General Electrics has yet to admit ever practicing earning management, but it is believed that they are an aggressive practitioner. It is said that they used earning management to become “one of America’s Best Loved Stocks”, with 100 consecutive quarters of increased earnings. The use of earnings management helped GE smooth out any bumps or declines in their earnings, therefore, creating a steady increase. GE’s stock became one of the most predictable on the market. Many people, including GE’s stakeholders, felt that GE’s practices were ethical, even though they had reason to believe that they used earnings management, because the consequence of the action produced a positive effect for majority of the people involved.

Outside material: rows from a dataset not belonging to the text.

==> run.sh <==
#!/bin/bash
# OpenROAD 26Q1-2900-gdf79404cd8, Yosys 0.63+post, stock flow scripts
make -C /OpenROAD-flow-scripts/flow DESIGN_CONFIG=/design/flow/config.mk WORK_HOME=/design/flow/orfs finish
==> config.mk <==
export PLATFORM = sky130hd
export DESIGN_NAME = alu
export DESIGN_NICKNAME = alu
export VERILOG_FILES = /design/flow/design.v
export SDC_FILE = /design/flow/constraint.sdc
export NUM_CORES = 4
export LEC_CHECK = 1
export CORE_UTILIZATION = 50
==> constraint.sdc <==
current_design alu

set clk_period 4.2
set clk_io_pct 0.2

create_clock -name clk0 -period $clk_period [get_ports {clk}]

set non_clock_inputs [all_inputs -no_clocks]
set_input_delay [expr $clk_period * $clk_io_pct] -clock clk0 $non_clock_inputs
set_output_delay [expr $clk_period * $clk_io_pct] -clock clk0 [all_outputs]
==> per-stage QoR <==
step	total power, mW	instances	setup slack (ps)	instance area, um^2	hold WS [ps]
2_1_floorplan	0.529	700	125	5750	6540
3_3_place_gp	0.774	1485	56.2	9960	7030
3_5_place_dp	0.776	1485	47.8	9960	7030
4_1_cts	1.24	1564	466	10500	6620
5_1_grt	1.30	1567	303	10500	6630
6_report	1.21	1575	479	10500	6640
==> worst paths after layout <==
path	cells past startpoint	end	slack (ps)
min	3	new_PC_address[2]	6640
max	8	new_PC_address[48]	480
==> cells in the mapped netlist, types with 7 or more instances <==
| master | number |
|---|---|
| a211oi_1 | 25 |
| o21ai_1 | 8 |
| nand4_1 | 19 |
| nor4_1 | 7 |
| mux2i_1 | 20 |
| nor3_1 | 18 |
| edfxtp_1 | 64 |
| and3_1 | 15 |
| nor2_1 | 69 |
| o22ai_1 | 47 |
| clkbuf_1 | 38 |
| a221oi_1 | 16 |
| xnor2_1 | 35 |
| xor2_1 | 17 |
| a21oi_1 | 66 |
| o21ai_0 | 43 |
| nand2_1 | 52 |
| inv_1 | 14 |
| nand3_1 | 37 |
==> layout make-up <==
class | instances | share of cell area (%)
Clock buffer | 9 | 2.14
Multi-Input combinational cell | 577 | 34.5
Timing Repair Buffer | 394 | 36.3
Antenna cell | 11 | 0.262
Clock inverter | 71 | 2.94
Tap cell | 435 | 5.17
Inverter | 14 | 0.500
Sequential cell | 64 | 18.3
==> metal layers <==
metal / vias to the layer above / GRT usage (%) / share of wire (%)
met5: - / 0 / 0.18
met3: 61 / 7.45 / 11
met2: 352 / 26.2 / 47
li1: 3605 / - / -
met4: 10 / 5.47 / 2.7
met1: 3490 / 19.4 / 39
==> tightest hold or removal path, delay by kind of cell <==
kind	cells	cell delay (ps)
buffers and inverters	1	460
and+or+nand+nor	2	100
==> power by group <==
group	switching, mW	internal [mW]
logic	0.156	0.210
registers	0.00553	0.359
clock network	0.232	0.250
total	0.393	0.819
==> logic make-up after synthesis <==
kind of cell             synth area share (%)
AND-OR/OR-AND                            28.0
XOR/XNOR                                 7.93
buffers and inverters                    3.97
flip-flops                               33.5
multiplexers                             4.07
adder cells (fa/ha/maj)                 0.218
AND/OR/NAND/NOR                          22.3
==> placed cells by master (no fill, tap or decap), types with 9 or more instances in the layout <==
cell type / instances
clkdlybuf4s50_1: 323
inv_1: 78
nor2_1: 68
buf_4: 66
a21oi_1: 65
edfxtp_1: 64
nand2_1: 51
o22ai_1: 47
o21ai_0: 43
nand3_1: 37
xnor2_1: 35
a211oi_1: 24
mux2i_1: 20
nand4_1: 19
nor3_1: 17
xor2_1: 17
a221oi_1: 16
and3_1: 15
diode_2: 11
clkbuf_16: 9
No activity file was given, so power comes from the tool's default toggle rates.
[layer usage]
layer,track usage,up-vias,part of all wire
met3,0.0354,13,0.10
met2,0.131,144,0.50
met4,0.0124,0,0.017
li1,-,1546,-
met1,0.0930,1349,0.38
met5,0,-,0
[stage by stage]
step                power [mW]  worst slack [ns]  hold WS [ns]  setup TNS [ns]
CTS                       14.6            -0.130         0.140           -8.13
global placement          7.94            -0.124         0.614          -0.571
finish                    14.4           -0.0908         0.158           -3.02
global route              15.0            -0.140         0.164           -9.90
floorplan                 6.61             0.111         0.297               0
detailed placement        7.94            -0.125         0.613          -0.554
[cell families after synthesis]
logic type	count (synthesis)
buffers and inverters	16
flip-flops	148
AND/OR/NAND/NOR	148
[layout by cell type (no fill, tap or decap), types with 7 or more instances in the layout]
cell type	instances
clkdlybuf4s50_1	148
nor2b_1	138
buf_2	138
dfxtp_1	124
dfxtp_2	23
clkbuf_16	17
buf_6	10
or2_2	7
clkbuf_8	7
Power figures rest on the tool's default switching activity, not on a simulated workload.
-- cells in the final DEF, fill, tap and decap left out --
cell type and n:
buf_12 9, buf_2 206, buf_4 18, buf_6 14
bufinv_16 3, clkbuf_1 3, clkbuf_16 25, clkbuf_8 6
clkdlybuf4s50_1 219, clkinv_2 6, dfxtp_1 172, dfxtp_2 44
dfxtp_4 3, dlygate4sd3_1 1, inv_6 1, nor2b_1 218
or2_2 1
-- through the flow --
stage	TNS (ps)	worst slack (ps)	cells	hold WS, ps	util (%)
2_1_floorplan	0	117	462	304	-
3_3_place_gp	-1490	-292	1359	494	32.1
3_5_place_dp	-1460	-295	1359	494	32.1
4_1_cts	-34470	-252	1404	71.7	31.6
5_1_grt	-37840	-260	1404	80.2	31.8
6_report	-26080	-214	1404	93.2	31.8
`flow/run.sh`:
```
#!/bin/bash
# OpenROAD 26Q1-2900-gdf79404cd8, Yosys 0.63+post, stock flow scripts
make -C /OpenROAD-flow-scripts/flow DESIGN_CONFIG=/design/flow/config.mk WORK_HOME=/design/flow/orfs finish
```
`flow/config.mk`:
```
export PLATFORM = sky130hd
export DESIGN_NAME = alu
export DESIGN_NICKNAME = alu
export VERILOG_FILES = /design/flow/design.v
export SDC_FILE = /design/flow/constraint.sdc
export NUM_CORES = 4
export LEC_CHECK = 1
export CORE_AREA = 10 10 70 70
export DIE_AREA = 0 0 80 80
```
`flow/constraint.sdc`:
```
current_design alu

set clk_period 3.7
set clk_io_pct 0.2

create_clock -name clk0 -period $clk_period

set non_clock_inputs [all_inputs -no_clocks]
set_input_delay [expr $clk_period * $clk_io_pct] -clock clk0 $non_clock_inputs
set_output_delay [expr $clk_period * $clk_io_pct] -clock clk0 [all_outputs]
```
`flow/design.v`:
```
module alu(DATA1,DATA2,ZERO,RESULT,SELECT);
	input [7:0] DATA1;					 
	input signed [7:0] DATA2;			 
	input [2:0] SELECT;					 
	output reg signed[7:0] RESULT;		 
	output reg[0:0] ZERO;
	wire [7:0] FORWARD_RESULT,AND_RESULT,OR_RESULT,ADD_RESULT;  
	FORWARD myforward(DATA2,FORWARD_RESULT);
	AND myand(DATA1,DATA2,AND_RESULT);
	OR myor(DATA1,DATA2,OR_RESULT);
	ADD myadd(DATA1,DATA2,ADD_RESULT);
	always @(SELECT or FORWARD_RESULT or AND_RESULT or ADD_RESULT or OR_RESULT)
	begin
		case(SELECT)
			3'b000 : RESULT = FORWARD_RESULT; 
			3'b001 : RESULT = ADD_RESULT;
			3'b010 : RESULT = AND_RESULT;
			3'b011 : RESULT = OR_RESULT;
			default:RESULT = 8'b0;
		endcase
		if((SELECT == 3'b001) && (ADD_RESULT == 0)) begin
			ZERO = 1'b1;
		end else
			ZERO = 1'b0;
	end	
endmodule	
module FORWARD(IN,OUT);
	input [7:0] IN;		 
	output [7:0] OUT;	 
	assign #1 OUT = IN;  
endmodule	 
module AND(IN1,IN2,OUT);
	input [7:0] IN1,IN2;  
	output [7:0] OUT;	  
	assign #1 OUT = IN1 & IN2;  
endmodule	 
module OR(IN1,IN2,OUT);
	input [7:0] IN1,IN2;  
	output [7:0] OUT;     
	assign #1 OUT = IN1 | IN2;	 
endmodule	 
module ADD(IN1,IN2,OUT);
	input [7:0] IN1;			 
	input signed [7:0] IN2;		 
	output signed [7:0] OUT;	 
	assign #2 OUT=IN1+IN2;	 
endmodule	 
```
==> out/qor.txt <==
Routed vias/inst: 4.402
Share of layout cells above drive strength 1: 0.2230
Slew headroom: 0.8004
Most common logic cells in the final layout: clkdlybuf4s50_1, inv_1, ha_1, buf_4, nor2_1
Synth-to-Final Area Change: 55.92%
Total GRT Usage: 0.06694
DP HPWL: 1793 µm
Die ar.: 0.006400 mm²
Largest net degree at the start of global routing: 17
Post-DRT Antenna Nets: 0
Final setup vio count: 0
Top cell area share: 0.2492
Die y size: 80 µm
Seq share, synth: 0
Final core occ: 0.3667
Mean Syn Cell Area: 7.109 µm²
RSZ-0062 raised after global routing: no
Core region area: 0.003416 mm²
Total grt overflow: 0
Commonest Layout Cell: clkdlybuf4s50_1
DR vias: 854
Cell Count, Final, Fillers Out: 194
PD cells: 123.3 mW/mm²
Number of I/O pins: 28
Hold_buf cts: 0
CP endpoint kind: output port
Max Cap Violations: 0
Unique cell types: 32
Placed Cells: 193
Seq cells: 0
Final setup TNS: 0 ns
Vias in the first global route: 851
FF+latch area: 0 µm²
DR iter-0 viols: 6
Final Cycle Share: 0.9746
# Cells Yosys: 113
CP max FO: 2
Fin crit period: 3.606 ns
Top area cell types: ha_1, inv_1, a211oi_1
Worst Setup Start Kind: input port
Worst IR Drop VDD: 0.00005193 V
Start point of the worst hold path: DATA2[1]
Type of the worst min-delay path: input port to output port
# rows: 21
Crit path kind: input port to output port
Syn Std Cell Area: 803.3 µm²
Placed cell area: 0.001200 mm²
Yosys top cell by area: ha_1
Worst-Margin Slew: 0.2986 ns
YS chip area: 803.3 µm²
Fin. Hold Viols: 0
Status: completed
Die width: 80 µm
Slew Viols, Final: 0
Critical path arrival: 2.87 ns
Overall Power: 0.1545 mW
Ant diodes: 0
Design area: 0.001252 mm²
LEAKAGE: 0.5792 nW
Worst hold endpoint: ZERO[0]
Critical Path RT: 2.96 ns
Highest clock rate: 277.3 MHz
Routed length per instance: 10.98 µm
Routed WL: 2130 µm
Syn Inst Count: 113
Placer congestion estimate: 0.8846
# DRC: 0
YS warnings: 1
Layout clock buffers: 0
Initial antenna violation count: 0
Log Warnings: 40
Global-route wire length before repair: 3698 µm
DR pass1 iterations: 4
Hold path depth: 6
Fp_density: 0.2352
Port Buffers: 28
[worst max-delay path: stages]
cell             delay (ns)
dlygate4sd2_1          0.25
ha_2                   0.20
fa_2                   0.37
xnor2_2                0.16
buf_4                  0.13
mux4_2                 0.44
nor2_1                 0.11
clkdlybuf4s50_1        0.46
[cell families after synthesis]
kind of cell / Yosys count / share of synthesized area
compound gates: 34 / 0.2866
xor+xnor: 4 / 0.04362
fa+ha+maj: 17 / 0.2741
buf+inv: 24 / 0.1230
mux: 4 / 0.06853
simple gates: 30 / 0.2041
[worst max path at each step]
stage / from / end / slack, ns / cells after the start
after CTS: DATA2[2] / RESULT[2] / 0.04 / 8
after global routing: DATA1[6] / RESULT[7] / 0.02 / 9
final: DATA2[0] / RESULT[2] / 0.09 / 8
[per-layer routing]
metal | track usage | wire length (µm) | vias to the layer above
met1 | 0.08383 | 987 | 370
li1 | - | - | 467
met5 | 0 | 0 | -
met2 | 0.1228 | 978 | 17
met3 | 0.01136 | 164 | 0
met4 | 0 | 0 | 0
[Yosys cell counts (2+ instances only)]
library cell	count
nor3_1	2
a211oi_2	3
nor2_1	11
a21oi_1	7
nor4b_2	2
xnor2_1	3
mux2_2	2
clkbuf_1	4
a211oi_1	7
a31oi_1	3
o21bai_1	2
nand2_1	7
o21ai_0	9
inv_1	18
ha_1	16
[cell type report]
class / instances / area (µm²)
fillers: 357 / 2163
multi-input cells: 89 / 759.5
repair buffers: 41 / 367.9
inverters: 18 / 67.56
well taps: 46 / 57.56
[through the flow]
stage / setup WS [ns] / hold WS (ns)
2_1_floorplan: 0.7006 / 1.639
3_3_place_gp: -0.3686 / 2.612
3_5_place_dp: -0.3464 / 2.612
4_1_cts: 0.04249 / 2.250
5_1_grt: 0.01733 / 2.246
6_report: 0.09386 / 2.162
[repair_timing]
item | CTS | global route
endpoints found under the setup margin | 5 | 5
pin swaps | 10 | 2
buffers inserted | 1 | 0
gates resized | 17 | 5
hold endpoints to repair | 0 | 0
[power by group]
group / total, mW / switching (mW) / leakage (nW) / internal, mW
registers: 0 / 0 / 0 / 0
logic: 0.154 / 0.0684 / 0.579 / 0.0861
clock network: 0 / 0 / 0 / 0
Power figures rest on the tool's default switching activity, not on a simulated workload.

Enron became famous for abusing earnings management. Unlike GE’s scenario, Enron’s earnings management was viewed as being unethical and fraudulent. Enron’s management neglected their fiduciary duty to the stakeholders for their own personal gain. For example, they added one or two pennies to the earnings per share, which result in higher stock prices, and therefore, gave them a higher profit when cashing in their stock. They also moved their debts and losses to offshore accounts to avoid having to include them in their financial reporting. This ultimately led to the bankruptcy of Enron. Of course, Enron was not the only company to have misused earnings management. This led to many people losing confidence in the corporate leadership and created a need for stricter rules. In 2002, the government passed the Sarbanes Oxley Act of 2002, which made top executives more accountable for their financial reporting and created stricter guidelines for EM.
Despite the unethical nature of earnings management, it is embedded in the culture of many organizations. Managers often do not consider EM a breach of their fiduciary duties to stakeholders because they rationalize that it provides a benefit to the organization. Managers may believe that it is their duty to shareholders to maintain the highest possible price for stock, with EM as a means to maximize the value of the firm’s stock. These managers consider any benefit they receive from higher compensation as the result of maximizing value for shareholders rather than the result of unethical behavior. The problem with these rationalizations can lead to increasingly expansive EM activities that ultimately lead to a restatement of income, and harm to the shareholders.